プラットフォームごとのネイティブバイナリ展開。 Tesseract NuGet パッケージは、Windows x64 用の tesseract50.dll、x86 用の別のビルド、Linux x64 用の libtesseract.so などのプラットフォーム固有のネイティブバイナリを出荷しています。これらのバイナリは、P/Invoke 呼び出しが成功するために、実行時に正しい場所に配置される必要があります。 開発者ワークステーションでは、SDKがそれらを自動的にコピーします。 Dockerコンテナ、ARM64ビルドエージェント、または非標準のアプリケーションルートを持つAzure App Serviceでは、それらは動作しません。 新しいデプロイメントターゲットはすべてデバッグセッションとなる。

Leptonicaは隠れた依存関係として存在します。Tesseractの画像読み込みはLeptonicaライブラリによって処理され、LeptonicaはTesseractバイナリとともに独自のネイティブDLLセットとして同梱されています。 Windows では、leptonica-1.82.0.dll が出力ディレクトリに存在している必要があります。 Linuxでは、Leptonica共有ライブラリはバンドルされているか、システムパッケージとしてインストールされている必要があります。 Debian ベースの Docker イメージで libleptonica-dev がないと、Pix.LoadFromFile() の際に役に立たないネイティブ例外が発生し、それを修正するには依存関係を解決するシステムパッケージを知る必要があります。
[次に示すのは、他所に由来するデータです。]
## src/rtl/seg7_pkg.sv

```systemverilog
// Shared constants for the seven-segment scanner: blank pattern, hex glyph
// table (active-low {g,f,e,d,c,b,a}) and the active-low anode selector.
package seg7_pkg;

    localparam logic [6:0] SEG_BLANK = 7'h7F;

    localparam logic [6:0] GLYPHS [16] = '{
        7'h40, 7'h79, 7'h24, 7'h30, 7'h19, 7'h12, 7'h02, 7'h78,
        7'h00, 7'h10, 7'h08, 7'h03, 7'h27, 7'h21, 7'h06, 7'h0E
    };

    // Up to 16 digits; callers truncate to their own digit count.
    function automatic logic [15:0] slot_onehot_n(input logic [3:0] idx);
        return ~(16'h0001 << idx);
    endfunction

endpackage

```

## src/rtl/hex_to_seg7.sv

```systemverilog
// Combinational hex nibble to active-low seven-segment glyph.
module hex_to_seg7
    import seg7_pkg::*;
(
    input  logic [3:0] nibble_i,
    output logic [6:0] seg_o
);

    assign seg_o = GLYPHS[nibble_i];

endmodule

```

## src/rtl/seg7_scan_ctrl.sv

```systemverilog
// Multiplexed common-anode display scanner with frame-synchronous double
// buffering, per-digit decimal points, leading-zero blanking and PWM dimming.
module seg7_scan_ctrl
    import seg7_pkg::*;
#(
    parameter int N_DIGITS = 8,
    parameter int CLK_DIV  = 200000,
    parameter int BRIGHT_W = 4
) (
    input  logic                  clk_100M,
    input  logic                  rst,
    input  logic                  load,
    input  logic [4*N_DIGITS-1:0] data,
    input  logic [N_DIGITS-1:0]   digit_en,
    input  logic [N_DIGITS-1:0]   dp_in,
    input  logic                  lz_blank,
    input  logic [BRIGHT_W-1:0]   bright,
    output logic [N_DIGITS-1:0]   an,
    output logic [6:0]            seg,
    output logic                  dp,
    output logic                  frame_done
);

    localparam int PRESC_W = $clog2(CLK_DIV);
    localparam int SLOT_W  = (N_DIGITS > 1) ? $clog2(N_DIGITS) : 1;

    logic [PRESC_W-1:0]    presc_q, presc_d;
    logic [SLOT_W-1:0]     slot_q, slot_d;
    logic [BRIGHT_W-1:0]   pwm_q;

    logic [4*N_DIGITS-1:0] sh_data_q, act_data_q;
    logic [N_DIGITS-1:0]   sh_en_q, act_en_q;
    logic [N_DIGITS-1:0]   sh_dp_q, act_dp_q;

    logic [N_DIGITS-1:0]   an_q;
    logic [6:0]            seg_q;
    logic                  dp_q;
    logic                  frame_done_q;

    logic                  presc_wrap, commit;
    logic                  all_zero;
    logic [N_DIGITS-1:0]   lz_mask;
    logic [3:0]            cur_nib;
    logic                  cur_en, cur_dp, cur_lz;
    logic [6:0]            cur_glyph;
    logic [N_DIGITS-1:0]   an_sel;
    logic                  lit;

    assign presc_wrap = (presc_q == PRESC_W'(CLK_DIV - 1));
    assign commit     = presc_wrap && (slot_q == SLOT_W'(N_DIGITS - 1));

    always_comb begin
        presc_d = presc_wrap ? '0 : presc_q + 1'b1;
        slot_d  = slot_q;
        if (presc_wrap) begin
            slot_d = (slot_q == SLOT_W'(N_DIGITS - 1)) ? '0 : slot_q + 1'b1;
        end
    end

    // A digit is blanked while it and everything above it are zero; digit 0 always shows.
    always_comb begin
        all_zero = 1'b1;
        lz_mask  = '0;
        for (int i = N_DIGITS - 1; i >= 0; i--) begin
            all_zero = all_zero & (act_data_q[4*i +: 4] == 4'h0);
            if (i != 0) begin
                lz_mask[i] = lz_blank & all_zero;
            end
        end
    end

    always_comb begin
        cur_nib = '0;
        cur_en  = 1'b0;
        cur_dp  = 1'b0;
        cur_lz  = 1'b0;
        for (int i = 0; i < N_DIGITS; i++) begin
            if (slot_q == SLOT_W'(i)) begin
                cur_nib = act_data_q[4*i +: 4];
                cur_en  = act_en_q[i];
                cur_dp  = act_dp_q[i];
                cur_lz  = lz_mask[i];
            end
        end
    end

    hex_to_seg7 u_hex_to_seg7 (
        .nibble_i (cur_nib),
        .seg_o    (cur_glyph)
    );

    assign an_sel = N_DIGITS'(slot_onehot_n(4'(slot_q)));
    // The first prescaler count of every slot is the break-before-make guard.
    assign lit    = cur_en && !cur_lz && (pwm_q <= bright) && (presc_q != '0);

    always_ff @(posedge clk_100M or posedge rst) begin
        if (rst) begin
            presc_q      <= '0;
            slot_q       <= '0;
            pwm_q        <= '0;
            sh_data_q    <= '0;
            sh_en_q      <= '0;
            sh_dp_q      <= '0;
            act_data_q   <= '0;
            act_en_q     <= '0;
            act_dp_q     <= '0;
            an_q         <= '1;
            seg_q        <= SEG_BLANK;
            dp_q         <= 1'b1;
            frame_done_q <= 1'b0;
        end else begin
            presc_q <= presc_d;
            slot_q  <= slot_d;
            pwm_q   <= pwm_q + 1'b1;
            if (load) begin
                sh_data_q <= data;
                sh_en_q   <= digit_en;
                sh_dp_q   <= dp_in;
            end
            // Commit reads the shadow value from before this edge, so a coincident load waits a frame.
            if (commit) begin
                act_data_q <= sh_data_q;
                act_en_q   <= sh_en_q;
                act_dp_q   <= sh_dp_q;
            end
            an_q         <= lit ? an_sel : '1;
            seg_q        <= lit ? cur_glyph : SEG_BLANK;
            dp_q         <= lit ? ~cur_dp : 1'b1;
            frame_done_q <= commit;
        end
    end

    assign an         = an_q;
    assign seg        = seg_q;
    assign dp         = dp_q;
    assign frame_done = frame_done_q;

endmodule

```

## config.mk

```make
export PLATFORM = sky130hd
export DESIGN_NAME = seg7_scan_ctrl
export DESIGN_NICKNAME = d
export VERILOG_FILES = /design/src/rtl/seg7_pkg.sv /design/src/rtl/hex_to_seg7.sv /design/src/rtl/seg7_scan_ctrl.sv
export SDC_FILE = /design/constraint.sdc
export NUM_CORES = 1
export LEC_CHECK = 0
export CELL_PAD_IN_SITES_DETAIL_PLACEMENT = 0
export CELL_PAD_IN_SITES_GLOBAL_PLACEMENT = 1
export CORE_ASPECT_RATIO = 0.9
export CORE_MARGIN = 2
export CORE_UTILIZATION = 47
export DETAILED_ROUTE_END_ITERATION = 10
export PLACE_DENSITY = 0.87
export SYNTH_ARGS = -nofsm -noshare
export SYNTH_HDL_FRONTEND = slang
export SYNTH_SLANG_ARGS = --single-unit
export TNS_END_PERCENT = 20
```

## constraint.sdc

```tcl
create_clock -name clk_100M -period 12.8 [get_ports clk_100M]
set_input_delay 1.92 -clock clk_100M [delete_from_list [all_inputs] [get_ports clk_100M]]
set_output_delay 1.92 -clock clk_100M [all_outputs]
set_load 0.1 [all_outputs]
```

==> results.tsv <==
stage	metric	value	unit
drt	DRT Pass-1 Iters	5	
logic_synthesis	Cells after Synth	610	
setup_path	worst setup path class	in2reg	
final_layout	Antenna Cells	0	
setup_path	Worst Reg-to-Reg Cells	12	
logic_synthesis	Area contributors post-synth	dfrtp_1, nand2_1, mux2_2, dfstp_2, ha_1	
drt	DR iter-0 viols	289	
drt	final wirelength	13.16	mm
final_layout	Storage cell area	0.003473	mm^2
logic_synthesis	Seq/Total Area, Yosys	0.5515	
setup_path	crit-path leading delay family	simple AND/OR/NAND/NOR gates	
cts	post-CTS setup repair buffer count	0	
setup_path	Startpoint Class	primary input	
hold_path	HP Start	pwm_q[0]	
status	outcome	completed	
sta	Slew headroom	0.2949	
setup_path	Largest stage delay, worst path	0.66	ns
logic_synthesis	Yosys top cell area share	0.4847	
cts	clk buf depth	2	
cts	clk root buf	clkbuf_16	
cts	Sink Count	138	
setup_path	r2r endpoint	seg[0]	
global_route	largest net degree at the start of global routing	78	
logic_synthesis	Post-synth EDFFs	0	
final_layout	Filler Cells Inserted	1120	
pwr	PnR Total Power	1.047	mW
sta	Slew Limit Fails	0	
pwr	cell leakage power	3.539	nW
floorplanning	Die H	113.8	um
drt	remaining antenna violation count	0	
cts	cts repair resizes	0	
global_route	number of global-route vias before repair	4691	
cts	H-tree levels	4	
place	GPL Wtd Cong	0.8734	
drt	total vias in the final route	4589	
setup_path	worst path arrival time	4.28	ns
logic_synthesis	synth unique cells	51	
drt	Via density	5.367	
hold_path	hold path cells	1	
cts	Reg clk slew, reported paths	0.05	ns
setup_path	crit-path max FO	16	
logic_synthesis	Main synth FF type	dfrtp_1	
floorplanning	initial core utilization	0.4767	
setup_path	reg2reg start	slot_q[2]	
place	buffers added on ports	72	
sta	Final min period	3.998	ns
cts	CTS tree	done	
setup_path	Cell Chain, Critical Path	clkdlybuf4s50_1 > inv_1 > ha_1 > nor2b_1 > o21a_1 > o21a_1 > o21ai_0 > nor4b_4 > o311ai_0	
run	MaxCap Viol Count	0	
floorplanning	I/O pin total	73	
cts	TritonCTS Buffers	17	
drt	top sig layer	met4	
drt	WL met2	5.958	mm
setup_path	setup slack, reg-to-reg	9.18	ns
setup_path	CP required	13.08	ns
pwr	pwr dens	134.6	mW/mm^2
drt	met3 WL	734	um
sta	clk_skew	0.01077	ns
global_route	antenna violations before repair	0	
sta	Final setup viols	0	
drt	Routed wire per std cell	15.39	um
global_route	Global Route Usage Sum	0.2001	
global_route	global-route wire length before repair	22.87	mm
sta	final period utilization	0.3123	
final_layout	synth-to-layout area growth	23.50	%
cts	clk_lat worst skew	0.42	ns
drt	# DRC	0	
logic_synthesis	mapped cell area	0.006299	mm^2
sta	worst slew pin tran	1.052	ns
cts	cts hold-fix bufs	0	
hold_path	Min-Delay Path Class	reg2reg	
place	DP Wirelength	9.192	mm
setup_path	WP depth	9	
final_layout	commonest non-fill, non-tap cells in the layout	nand2_1, dfrtp_1, clkdlybuf4s50_1, mux2_2, o21ai_0	
logic_synthesis	Yosys reg bits	138	
setup_path	Worst path slowest cell	nor4b_4	
final_layout	layout cells sized above 1	0.1587	
sta	fmax	250.2	MHz
sta	total negative slack	0	ns
sta	final hold violation count	0	
floorplanning	die extent in x	126.0	um
floorplanning	Placement Rows	40	
hold_path	Hold EP	pwm_q[0]	
floorplanning	Core ar.	0.01321	mm^2
logic_synthesis	Yosys warnings	0	
logic_synthesis	cell taking the most area after synthesis	dfrtp_1	
final_layout	area of the multi-input gates	0.002606	mm^2
drt	Metal-1 WL	6.211	mm
setup_path	Critical path buffers and inverters	2	
logic_synthesis	synthesized net count	685	
logic_synthesis	mean area per synthesized cell	10.33	um^2
floorplanning	Die Area	0.01434	mm^2
sta	RSZ-0062 raised after global routing	no	
final_layout	nets	749	
pwr	worst vdd ir	93.32	uV
logic_synthesis	Synth async-reset ratio	1.000	
setup_path	crit path capture type	flop	
final_layout	most common cell after layout, fill and taps aside	nand2_1	
global_route	total congestion overflow	0	
setup_path	CP most frequent cell	o21a_1	
## metrics by stage
| step | cell area (um^2) | hold WS (ns) | std cells | setup WS (ns) | util |
|---|---|---|---|---|---|
| 3_5_place_dp | 7117 | 0.4596 | 823 | 8.380 | 0.5386 |
| 2_1_floorplan | 6299 | 0.4300 | 610 | 7.210 | - |
| 4_1_cts | 7779 | 0.4737 | 855 | 8.791 | 0.5887 |
| 5_1_grt | 7779 | 0.5064 | 855 | 8.546 | 0.5887 |
| 6_report | 7779 | 0.4663 | 855 | 8.802 | 0.5887 |
| 3_3_place_gp | 7117 | 0.4549 | 823 | 8.499 | 0.5386 |
## per-layer routing
layer / up-vias / track usage
li1: 2200 / -
met1: 2247 / 0.2708
met2: 121 / 0.3082
met3: 21 / 0.05957
met4: 0 / 0.07326
met5: - / 0
## state kept, by name, summed over array words and instances, names as in the netlist
| signal | cells |
|---|---|
| act_data_q | 32 |
| act_dp_q | 8 |
| act_en_q | 8 |
| slot_q | 3 |
| frame_done | 1 |
| dp | 1 |
| pwm_q | 4 |
| seg | 7 |
| an | 8 |
| presc_q | 18 |
| sh_en_q | 8 |
| sh_dp_q | 8 |
| sh_data_q | 32 |
## synth_stat cells (2+ instances only)
cell      count
a211o_1       2
a211oi_1      5
a21o_1        2
a21oi_1      17
a221o_1       3
a31oi_1       2
and2_1        2
and2_4        2
and3_1        4
buf_1         3
buf_2        15
clkbuf_1     11
dfrtp_1     122
dfstp_2      16
ha_1         19
inv_1        22
mux2_2       49
nand2_1     161
nand2b_1      3
nand3_1      19
nand3b_1      6
nand4_1       7
nor2_1       20
nor2b_1       6
nor3_1        3
nor4_1        8
o211a_1       2
o211ai_1      9
o21a_1        2
o21ai_0      28
or2_2         2
or3_1         4
or4_1         2
xnor2_1       8
xor2_1        8
## cell type report
class | count | area share
flip-flops and latches | 138 | 0.4465
multi-input cells | 419 | 0.3350
repair buffers | 75 | 0.09490
clock buffers | 21 | 0.06048
well taps | 168 | 0.02702
clock inverters | 11 | 0.02461
inverters | 23 | 0.01142
## power by group
part	leakage, nW	internal (mW)	switching, mW
Sequential	1.75	0.452	0.00859
Clock	0.327	0.361	0.179
Combinational	1.47	0.0291	0.0174
## worst max path at each step
stage | endpoint | slack, ns | start
after global placement | seg[0] | 8.50 | bright[1]
after floorplan | act_data_q[0] | 7.21 | rst
final | seg[0] | 8.80 | bright[1]
after CTS | seg[3] | 8.79 | seg[3]
after detailed placement | seg[0] | 8.38 | bright[1]
after global routing | seg[0] | 8.55 | bright[1]
## kinds of logic after synthesis
| logic type | Yosys count | synth area share |
|---|---|---|
| adders and majority gates | 19 | 0.03774 |
| and+or+nand+nor | 253 | 0.1812 |
| AOI/OAI and AO/OA | 82 | 0.08403 |
| xor gates and xnor gates | 16 | 0.02225 |
| buffers and inverters | 53 | 0.03576 |
| DFF | 138 | 0.5514 |
| muxes | 49 | 0.08760 |
No activity file was read; power rests on OpenSTA's default activity.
アプリケーションロジックにおけるプラットフォーム依存コード。 ネイティブバイナリのロードと tessdata パスの解決の組み合わせにより、RuntimeInformation.IsOSPlatform() チェック、コンテナコンテキストのための環境変数検出、およびターゲットにより異なるパス構築ロジックを書くことを開発者に強制します。 そのコードにはOCRのロジックは一切含まれていません。 これは、パッケージのバイナリ管理が不完全であるためにのみ存在する、デプロイメントのための仕組みである。

**修復パスのないアーカイブ済みパッケージ。**リポジトリは2021年からアーカイブされています。Linuxホスト上のシステムパッケージの更新によってLeptonica ABIが変更された場合、または新しい.NETランタイムによってネイティブバイナリの読み込み動作が変更された場合、更新するバージョンはありません。 選択肢は、ネイティブビルドパイプラインをフォークするか、ライブラリを置き換えるかのどちらかしかない。

**Tesseract 4.1.1 エンジンのフリーズ。**このパッケージは Tesseract 4.1.1 をラップしています。Tesseract 5 で書き直された LSTM モデルは、劣化文書に対して大幅に高い精度を実現します。 そのアップグレードはcharleswパッケージでは利用できません。ライブラリを切り替える必要があります。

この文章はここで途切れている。